The programme demonstrated a +12-percentage point improvement in medication persistence at 12 months, highlighting the value of combining human support with digital engagement to help patients remain on therapy over time.
The challenge
For patients receiving long-term treatments, staying on therapy can be difficult. Even when patients have access to treatment, persistence can be affected by confidence, training, ongoing support, symptom concerns and the practical realities of managing medication at home.
Sciensus wanted to understand how different types of patient support influenced adherence and persistence across a large real-world patient population.
The objective was to evaluate 12-month persistence and adherence in patients receiving variety treatments via Sciensus, comparing digitally enabled and non-digital support models.
The approach
Sciensus launched a Hybrid PSP, integrating digital tools with existing in-home dispensing and clinician support.
The retrospective study reviewed data from approximately 36,000 patients, segmented by the type of support they received.
All patients received initial nurse-led training support. Ongoing support then varied by group and included clinician-driven support, digital tools or self-managed care.
The Hybrid PSP model included:
- Adherence tools
- Patient engagement support
- Product support
- Communication with healthcare professionals
- Integration with home dispensing and clinician-led care
This created a hybrid model that combined the scalability of digital support with the reassurance and clinical value of human-led care.
The results
Patients supported through the digitally enabled model showed improved medication persistence compared with those receiving non-digital support.
At 12 months, the programme demonstrated a +12-percentage point improvement in medication persistence.
The adherence analysis also showed higher mean medication possession ratio (showing good adherence to prescribed medicine) among digitally enabled patients compared with non-digital patients, with the difference reported as statistically significant.
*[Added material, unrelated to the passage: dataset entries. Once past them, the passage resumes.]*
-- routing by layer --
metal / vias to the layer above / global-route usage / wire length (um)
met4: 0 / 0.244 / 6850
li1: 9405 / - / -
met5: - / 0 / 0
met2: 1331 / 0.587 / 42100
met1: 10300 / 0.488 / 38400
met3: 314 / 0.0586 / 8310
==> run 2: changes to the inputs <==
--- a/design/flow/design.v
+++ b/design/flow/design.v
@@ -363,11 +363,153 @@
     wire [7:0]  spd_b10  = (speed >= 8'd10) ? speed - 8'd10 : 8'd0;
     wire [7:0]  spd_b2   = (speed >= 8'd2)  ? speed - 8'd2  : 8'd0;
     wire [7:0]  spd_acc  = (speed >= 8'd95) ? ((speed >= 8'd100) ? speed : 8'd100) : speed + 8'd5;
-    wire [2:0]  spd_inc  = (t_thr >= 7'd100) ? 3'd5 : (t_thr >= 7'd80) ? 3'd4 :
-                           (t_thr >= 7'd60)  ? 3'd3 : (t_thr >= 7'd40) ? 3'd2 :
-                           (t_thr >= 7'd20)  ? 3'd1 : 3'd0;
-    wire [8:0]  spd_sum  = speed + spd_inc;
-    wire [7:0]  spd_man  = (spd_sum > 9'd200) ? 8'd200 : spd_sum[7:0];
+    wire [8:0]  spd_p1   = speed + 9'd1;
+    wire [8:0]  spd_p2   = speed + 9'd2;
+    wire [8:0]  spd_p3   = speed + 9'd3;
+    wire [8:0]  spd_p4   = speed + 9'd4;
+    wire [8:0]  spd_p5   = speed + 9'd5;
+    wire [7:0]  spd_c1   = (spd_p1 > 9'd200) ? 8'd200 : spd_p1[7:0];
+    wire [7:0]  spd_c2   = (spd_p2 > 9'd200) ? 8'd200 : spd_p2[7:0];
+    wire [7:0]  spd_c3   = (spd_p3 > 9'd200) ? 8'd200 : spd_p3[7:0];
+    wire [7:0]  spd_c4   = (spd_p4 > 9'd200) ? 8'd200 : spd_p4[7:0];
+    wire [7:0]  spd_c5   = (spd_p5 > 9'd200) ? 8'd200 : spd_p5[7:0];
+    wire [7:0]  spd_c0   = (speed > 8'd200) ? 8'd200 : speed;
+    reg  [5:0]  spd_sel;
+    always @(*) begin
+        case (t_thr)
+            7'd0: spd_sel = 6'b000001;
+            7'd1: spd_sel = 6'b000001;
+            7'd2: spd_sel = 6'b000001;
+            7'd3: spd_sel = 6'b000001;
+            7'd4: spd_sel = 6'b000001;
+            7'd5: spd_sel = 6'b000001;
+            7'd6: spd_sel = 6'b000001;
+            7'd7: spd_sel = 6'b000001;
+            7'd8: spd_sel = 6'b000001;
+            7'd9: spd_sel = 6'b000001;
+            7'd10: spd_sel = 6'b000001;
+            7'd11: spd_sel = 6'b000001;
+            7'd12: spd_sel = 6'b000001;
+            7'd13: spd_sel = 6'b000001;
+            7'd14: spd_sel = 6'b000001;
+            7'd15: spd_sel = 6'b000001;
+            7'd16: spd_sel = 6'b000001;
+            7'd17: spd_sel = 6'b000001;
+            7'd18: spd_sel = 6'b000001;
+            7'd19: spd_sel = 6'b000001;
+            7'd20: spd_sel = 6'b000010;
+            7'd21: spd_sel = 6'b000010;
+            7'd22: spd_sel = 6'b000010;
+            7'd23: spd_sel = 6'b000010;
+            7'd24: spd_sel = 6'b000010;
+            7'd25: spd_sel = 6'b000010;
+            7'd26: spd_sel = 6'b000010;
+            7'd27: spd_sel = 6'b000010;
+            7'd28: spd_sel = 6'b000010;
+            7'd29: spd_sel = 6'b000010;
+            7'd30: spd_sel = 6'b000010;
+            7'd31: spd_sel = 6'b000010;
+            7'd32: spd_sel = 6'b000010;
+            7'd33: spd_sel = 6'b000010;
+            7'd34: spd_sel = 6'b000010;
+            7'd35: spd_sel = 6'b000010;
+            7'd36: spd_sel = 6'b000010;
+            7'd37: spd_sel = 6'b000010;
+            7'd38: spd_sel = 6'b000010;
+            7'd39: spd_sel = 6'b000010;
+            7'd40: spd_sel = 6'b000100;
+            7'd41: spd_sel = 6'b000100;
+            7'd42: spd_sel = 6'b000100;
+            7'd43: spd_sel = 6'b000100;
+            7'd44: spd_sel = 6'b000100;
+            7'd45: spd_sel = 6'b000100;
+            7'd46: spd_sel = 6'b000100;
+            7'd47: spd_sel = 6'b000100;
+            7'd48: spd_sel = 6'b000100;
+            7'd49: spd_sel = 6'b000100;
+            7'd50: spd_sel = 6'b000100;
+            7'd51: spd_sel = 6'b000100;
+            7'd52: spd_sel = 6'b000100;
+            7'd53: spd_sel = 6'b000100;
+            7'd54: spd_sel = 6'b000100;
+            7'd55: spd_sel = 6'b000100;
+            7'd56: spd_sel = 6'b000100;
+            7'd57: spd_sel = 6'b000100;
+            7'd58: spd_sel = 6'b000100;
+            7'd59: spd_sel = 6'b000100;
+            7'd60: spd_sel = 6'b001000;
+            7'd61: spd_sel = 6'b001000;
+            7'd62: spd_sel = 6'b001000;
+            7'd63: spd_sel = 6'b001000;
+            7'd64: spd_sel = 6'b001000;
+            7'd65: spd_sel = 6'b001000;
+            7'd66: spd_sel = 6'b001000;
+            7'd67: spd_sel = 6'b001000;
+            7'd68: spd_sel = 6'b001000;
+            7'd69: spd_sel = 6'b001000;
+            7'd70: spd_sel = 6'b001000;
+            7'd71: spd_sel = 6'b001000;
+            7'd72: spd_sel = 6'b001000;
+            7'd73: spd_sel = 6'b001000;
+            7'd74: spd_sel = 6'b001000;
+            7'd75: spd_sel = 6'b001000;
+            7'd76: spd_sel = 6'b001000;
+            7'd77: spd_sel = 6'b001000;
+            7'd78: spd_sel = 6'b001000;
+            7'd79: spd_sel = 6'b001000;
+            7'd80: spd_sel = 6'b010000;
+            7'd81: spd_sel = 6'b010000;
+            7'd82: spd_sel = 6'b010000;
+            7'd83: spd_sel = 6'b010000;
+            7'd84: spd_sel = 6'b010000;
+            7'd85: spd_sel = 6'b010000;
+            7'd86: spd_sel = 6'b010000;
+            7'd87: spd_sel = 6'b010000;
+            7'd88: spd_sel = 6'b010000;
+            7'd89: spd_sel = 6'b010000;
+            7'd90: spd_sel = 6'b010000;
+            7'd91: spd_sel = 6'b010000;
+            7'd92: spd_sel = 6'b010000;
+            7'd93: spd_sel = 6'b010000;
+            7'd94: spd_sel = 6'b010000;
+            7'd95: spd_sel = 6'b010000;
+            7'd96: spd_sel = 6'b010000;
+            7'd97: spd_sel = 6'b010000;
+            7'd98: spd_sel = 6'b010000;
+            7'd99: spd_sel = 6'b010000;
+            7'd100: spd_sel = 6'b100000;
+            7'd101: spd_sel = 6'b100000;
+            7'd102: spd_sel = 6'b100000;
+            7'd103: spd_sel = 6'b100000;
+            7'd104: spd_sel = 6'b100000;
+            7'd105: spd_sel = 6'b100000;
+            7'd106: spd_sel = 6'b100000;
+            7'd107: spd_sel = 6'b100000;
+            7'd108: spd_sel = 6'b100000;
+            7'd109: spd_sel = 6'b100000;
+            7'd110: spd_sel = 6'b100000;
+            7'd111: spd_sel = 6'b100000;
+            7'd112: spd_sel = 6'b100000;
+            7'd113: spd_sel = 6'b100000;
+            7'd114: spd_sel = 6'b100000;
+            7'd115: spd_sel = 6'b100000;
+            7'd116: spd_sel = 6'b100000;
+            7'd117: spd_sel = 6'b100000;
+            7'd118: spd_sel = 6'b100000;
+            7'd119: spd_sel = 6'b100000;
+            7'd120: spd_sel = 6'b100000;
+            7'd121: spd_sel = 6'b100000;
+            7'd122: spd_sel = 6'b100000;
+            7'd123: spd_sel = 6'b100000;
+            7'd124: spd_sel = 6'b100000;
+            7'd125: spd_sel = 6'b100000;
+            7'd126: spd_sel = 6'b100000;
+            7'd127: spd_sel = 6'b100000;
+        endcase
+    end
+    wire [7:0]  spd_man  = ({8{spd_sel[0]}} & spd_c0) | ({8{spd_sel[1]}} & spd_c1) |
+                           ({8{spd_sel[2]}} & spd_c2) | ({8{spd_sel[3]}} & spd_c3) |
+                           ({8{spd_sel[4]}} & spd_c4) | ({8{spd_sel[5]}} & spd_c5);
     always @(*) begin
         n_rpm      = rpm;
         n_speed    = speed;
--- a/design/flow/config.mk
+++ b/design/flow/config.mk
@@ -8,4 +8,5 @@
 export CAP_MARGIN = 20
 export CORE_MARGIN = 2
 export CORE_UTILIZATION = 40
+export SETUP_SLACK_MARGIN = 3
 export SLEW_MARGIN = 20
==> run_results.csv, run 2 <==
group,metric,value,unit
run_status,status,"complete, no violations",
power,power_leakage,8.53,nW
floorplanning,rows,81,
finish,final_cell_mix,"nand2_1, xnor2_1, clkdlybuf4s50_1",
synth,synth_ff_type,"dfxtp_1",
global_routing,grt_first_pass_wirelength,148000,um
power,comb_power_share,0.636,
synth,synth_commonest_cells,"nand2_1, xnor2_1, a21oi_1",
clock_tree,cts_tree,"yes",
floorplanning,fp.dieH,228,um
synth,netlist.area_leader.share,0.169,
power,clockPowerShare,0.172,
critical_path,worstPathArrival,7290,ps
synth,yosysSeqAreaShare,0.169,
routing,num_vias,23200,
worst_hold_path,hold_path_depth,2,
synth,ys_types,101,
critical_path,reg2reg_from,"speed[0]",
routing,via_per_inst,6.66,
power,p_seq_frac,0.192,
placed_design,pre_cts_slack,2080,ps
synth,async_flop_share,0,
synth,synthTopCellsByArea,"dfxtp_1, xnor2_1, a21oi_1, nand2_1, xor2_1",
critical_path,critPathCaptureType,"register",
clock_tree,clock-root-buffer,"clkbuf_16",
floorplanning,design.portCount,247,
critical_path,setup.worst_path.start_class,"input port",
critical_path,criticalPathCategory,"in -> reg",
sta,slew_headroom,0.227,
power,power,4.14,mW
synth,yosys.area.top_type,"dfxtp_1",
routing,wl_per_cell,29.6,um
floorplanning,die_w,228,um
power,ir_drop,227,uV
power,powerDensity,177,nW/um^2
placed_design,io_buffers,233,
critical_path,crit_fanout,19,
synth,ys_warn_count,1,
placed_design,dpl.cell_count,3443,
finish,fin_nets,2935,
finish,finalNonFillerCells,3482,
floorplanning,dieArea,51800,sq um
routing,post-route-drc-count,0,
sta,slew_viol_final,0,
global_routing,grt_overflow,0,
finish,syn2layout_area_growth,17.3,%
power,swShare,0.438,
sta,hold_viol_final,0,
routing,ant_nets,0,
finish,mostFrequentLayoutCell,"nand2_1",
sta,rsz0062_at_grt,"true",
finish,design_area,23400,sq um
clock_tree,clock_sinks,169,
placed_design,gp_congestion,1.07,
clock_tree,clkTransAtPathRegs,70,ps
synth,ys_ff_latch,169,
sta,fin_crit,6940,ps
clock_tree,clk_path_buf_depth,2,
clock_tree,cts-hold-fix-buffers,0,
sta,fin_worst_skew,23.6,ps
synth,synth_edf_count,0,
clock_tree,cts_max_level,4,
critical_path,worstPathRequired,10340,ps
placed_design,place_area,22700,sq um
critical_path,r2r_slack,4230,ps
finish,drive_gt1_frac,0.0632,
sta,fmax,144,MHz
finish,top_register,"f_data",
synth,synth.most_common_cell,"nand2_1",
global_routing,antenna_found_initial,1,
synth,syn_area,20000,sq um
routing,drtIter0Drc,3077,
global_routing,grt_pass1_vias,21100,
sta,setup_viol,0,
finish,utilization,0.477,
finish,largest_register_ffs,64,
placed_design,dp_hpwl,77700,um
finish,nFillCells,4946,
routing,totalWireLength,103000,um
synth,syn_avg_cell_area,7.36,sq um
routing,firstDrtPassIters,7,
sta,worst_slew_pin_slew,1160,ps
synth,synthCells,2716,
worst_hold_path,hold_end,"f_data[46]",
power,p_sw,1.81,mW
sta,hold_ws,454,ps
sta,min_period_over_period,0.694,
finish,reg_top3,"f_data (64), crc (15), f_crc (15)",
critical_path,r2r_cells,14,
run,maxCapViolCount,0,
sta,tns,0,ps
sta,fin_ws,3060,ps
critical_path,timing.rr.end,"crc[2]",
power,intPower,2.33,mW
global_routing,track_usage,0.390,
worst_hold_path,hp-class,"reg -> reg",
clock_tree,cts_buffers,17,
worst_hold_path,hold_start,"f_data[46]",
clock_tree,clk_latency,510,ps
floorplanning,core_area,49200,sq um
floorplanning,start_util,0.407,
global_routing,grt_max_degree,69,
These results suggest that combining digital engagement with clinician-led support can help patients stay more connected, confident and persistent throughout treatment.
Why it matters
This case study demonstrates the value of designing patient support around real-world behaviour.
Digital tools alone are not always enough. Human clinical support remains essential, particularly where patients are managing complex or long-term therapies at home. However, when digital tools are integrated with nurse-led training, patient engagement and clear communication pathways, they can strengthen support and improve persistence at scale.
For manufacturers, this creates an opportunity to improve treatment continuation, support better patient experience and generate meaningful insight into how patients engage with therapy outside the clinic.
Key outcomes
- +12 percentage point improvement in medication persistence at 12 months
- Improved adherence among digitally enabled patients
- Statistically significant improvement in medication possession ratio
- Scalable model across therapy areas
- Demonstrated value of combining digital tools with human clinical support
Conclusion
Sciensus’ hybrid digitally enabled patient support programme shows how integrated digital and human support can improve medication persistence and adherence in real-world settings.
By combining nurse-led training, clinician support, digital adherence tools and patient engagement, Sciensus helps patients feel more supported throughout treatment while enabling scalable, insight-led patient support programmes for manufacturers.